MATERIAL PROVIDED -
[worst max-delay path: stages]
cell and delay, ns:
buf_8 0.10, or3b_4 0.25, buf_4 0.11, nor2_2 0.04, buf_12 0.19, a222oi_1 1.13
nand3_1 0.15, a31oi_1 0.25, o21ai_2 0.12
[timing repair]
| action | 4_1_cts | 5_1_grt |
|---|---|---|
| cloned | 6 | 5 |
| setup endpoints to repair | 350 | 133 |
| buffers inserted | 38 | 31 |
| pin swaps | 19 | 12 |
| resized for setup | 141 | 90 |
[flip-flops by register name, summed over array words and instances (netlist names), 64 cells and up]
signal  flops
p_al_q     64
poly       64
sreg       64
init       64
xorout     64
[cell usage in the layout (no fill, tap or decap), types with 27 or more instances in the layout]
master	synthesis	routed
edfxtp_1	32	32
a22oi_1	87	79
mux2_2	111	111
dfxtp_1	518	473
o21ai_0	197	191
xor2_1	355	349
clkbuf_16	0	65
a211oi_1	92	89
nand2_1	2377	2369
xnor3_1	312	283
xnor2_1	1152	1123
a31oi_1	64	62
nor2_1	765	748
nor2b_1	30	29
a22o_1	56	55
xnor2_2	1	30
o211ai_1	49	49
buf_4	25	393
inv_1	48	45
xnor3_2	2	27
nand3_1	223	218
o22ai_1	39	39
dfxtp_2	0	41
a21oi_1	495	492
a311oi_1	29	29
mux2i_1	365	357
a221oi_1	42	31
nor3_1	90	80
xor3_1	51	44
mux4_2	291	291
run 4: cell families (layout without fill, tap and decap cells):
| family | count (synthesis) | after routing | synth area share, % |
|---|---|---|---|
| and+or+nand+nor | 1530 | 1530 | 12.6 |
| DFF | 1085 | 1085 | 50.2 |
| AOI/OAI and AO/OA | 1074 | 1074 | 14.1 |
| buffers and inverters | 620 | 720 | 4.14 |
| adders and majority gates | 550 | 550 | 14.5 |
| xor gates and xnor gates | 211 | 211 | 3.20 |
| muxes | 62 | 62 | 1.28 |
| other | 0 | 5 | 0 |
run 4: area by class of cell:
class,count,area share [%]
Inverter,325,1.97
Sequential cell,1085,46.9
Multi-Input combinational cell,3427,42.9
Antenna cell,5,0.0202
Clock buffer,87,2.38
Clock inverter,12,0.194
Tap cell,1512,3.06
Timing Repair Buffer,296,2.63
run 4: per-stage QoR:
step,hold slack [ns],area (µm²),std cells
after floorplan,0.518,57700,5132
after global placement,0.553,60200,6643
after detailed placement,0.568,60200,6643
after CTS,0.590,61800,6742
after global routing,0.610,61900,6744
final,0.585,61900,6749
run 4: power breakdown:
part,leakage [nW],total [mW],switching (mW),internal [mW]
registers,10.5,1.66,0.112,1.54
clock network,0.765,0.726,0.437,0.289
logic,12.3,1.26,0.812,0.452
==
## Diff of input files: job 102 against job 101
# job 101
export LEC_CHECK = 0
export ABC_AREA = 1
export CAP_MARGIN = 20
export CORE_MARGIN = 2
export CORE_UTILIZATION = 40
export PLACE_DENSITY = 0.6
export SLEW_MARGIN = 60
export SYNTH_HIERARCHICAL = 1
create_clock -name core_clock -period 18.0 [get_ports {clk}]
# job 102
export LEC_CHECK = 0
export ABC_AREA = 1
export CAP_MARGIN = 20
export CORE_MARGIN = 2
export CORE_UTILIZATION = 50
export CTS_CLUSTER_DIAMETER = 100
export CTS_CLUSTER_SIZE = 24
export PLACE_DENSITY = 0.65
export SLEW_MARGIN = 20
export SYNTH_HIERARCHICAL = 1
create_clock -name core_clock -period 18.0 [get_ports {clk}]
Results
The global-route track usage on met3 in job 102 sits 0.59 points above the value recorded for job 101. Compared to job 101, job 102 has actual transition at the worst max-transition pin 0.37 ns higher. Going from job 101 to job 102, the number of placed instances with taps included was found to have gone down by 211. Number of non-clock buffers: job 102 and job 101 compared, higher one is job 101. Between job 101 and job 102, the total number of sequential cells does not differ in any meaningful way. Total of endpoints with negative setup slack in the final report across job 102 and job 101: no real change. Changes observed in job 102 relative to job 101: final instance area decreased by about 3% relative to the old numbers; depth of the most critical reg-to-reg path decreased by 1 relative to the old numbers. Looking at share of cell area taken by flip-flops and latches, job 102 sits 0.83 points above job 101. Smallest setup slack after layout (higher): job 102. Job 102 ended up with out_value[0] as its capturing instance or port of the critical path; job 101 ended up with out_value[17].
==
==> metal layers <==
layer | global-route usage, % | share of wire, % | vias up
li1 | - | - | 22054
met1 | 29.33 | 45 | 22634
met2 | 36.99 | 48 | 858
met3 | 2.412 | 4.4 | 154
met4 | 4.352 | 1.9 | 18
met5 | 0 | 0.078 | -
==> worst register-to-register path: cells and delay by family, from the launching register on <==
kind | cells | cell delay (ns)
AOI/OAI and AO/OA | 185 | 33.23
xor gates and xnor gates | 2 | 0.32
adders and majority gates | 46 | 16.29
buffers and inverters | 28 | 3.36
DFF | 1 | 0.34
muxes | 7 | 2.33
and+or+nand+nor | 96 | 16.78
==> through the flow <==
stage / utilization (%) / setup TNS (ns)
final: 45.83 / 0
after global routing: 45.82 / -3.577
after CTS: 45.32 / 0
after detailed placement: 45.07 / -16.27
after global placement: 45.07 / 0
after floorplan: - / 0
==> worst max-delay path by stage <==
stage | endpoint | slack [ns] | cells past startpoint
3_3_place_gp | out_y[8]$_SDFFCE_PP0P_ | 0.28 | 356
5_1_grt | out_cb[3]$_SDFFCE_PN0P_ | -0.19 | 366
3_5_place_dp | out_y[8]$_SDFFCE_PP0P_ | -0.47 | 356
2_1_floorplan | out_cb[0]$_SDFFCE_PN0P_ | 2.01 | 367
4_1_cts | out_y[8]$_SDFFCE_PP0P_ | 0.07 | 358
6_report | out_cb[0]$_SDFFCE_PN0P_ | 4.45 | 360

ABOUT THIS EXERCISE - Go through the records above, find every line with the word "after", and list those lines.

ANSWER SPACE -
| family | count (synthesis) | after routing | synth area share, % |
after floorplan,0.518,57700,5132
after global placement,0.553,60200,6643
after detailed placement,0.568,60200,6643
after CTS,0.590,61800,6742
after global routing,0.610,61900,6744
The global-route track usage on met3 in job 102 sits 0.59 points above the value recorded for job 101. Compared to job 101, job 102 has actual transition at the worst max-transition pin 0.37 ns higher. Going from job 101 to job 102, the number of placed instances with taps included was found to have gone down by 211. Number of non-clock buffers: job 102 and job 101 compared, higher one is job 101. Between job 101 and job 102, the total number of sequential cells does not differ in any meaningful way. Total of endpoints with negative setup slack in the final report across job 102 and job 101: no real change. Changes observed in job 102 relative to job 101: final instance area decreased by about 3% relative to the old numbers; depth of the most critical reg-to-reg path decreased by 1 relative to the old numbers. Looking at share of cell area taken by flip-flops and latches, job 102 sits 0.83 points above job 101. Smallest setup slack after layout (higher): job 102. Job 102 ended up with out_value[0] as its capturing instance or port of the critical path; job 101 ended up with out_value[17].
after global routing: 45.82 / -3.577
after CTS: 45.32 / 0
after detailed placement: 45.07 / -16.27
after global placement: 45.07 / 0
after floorplan: - / 0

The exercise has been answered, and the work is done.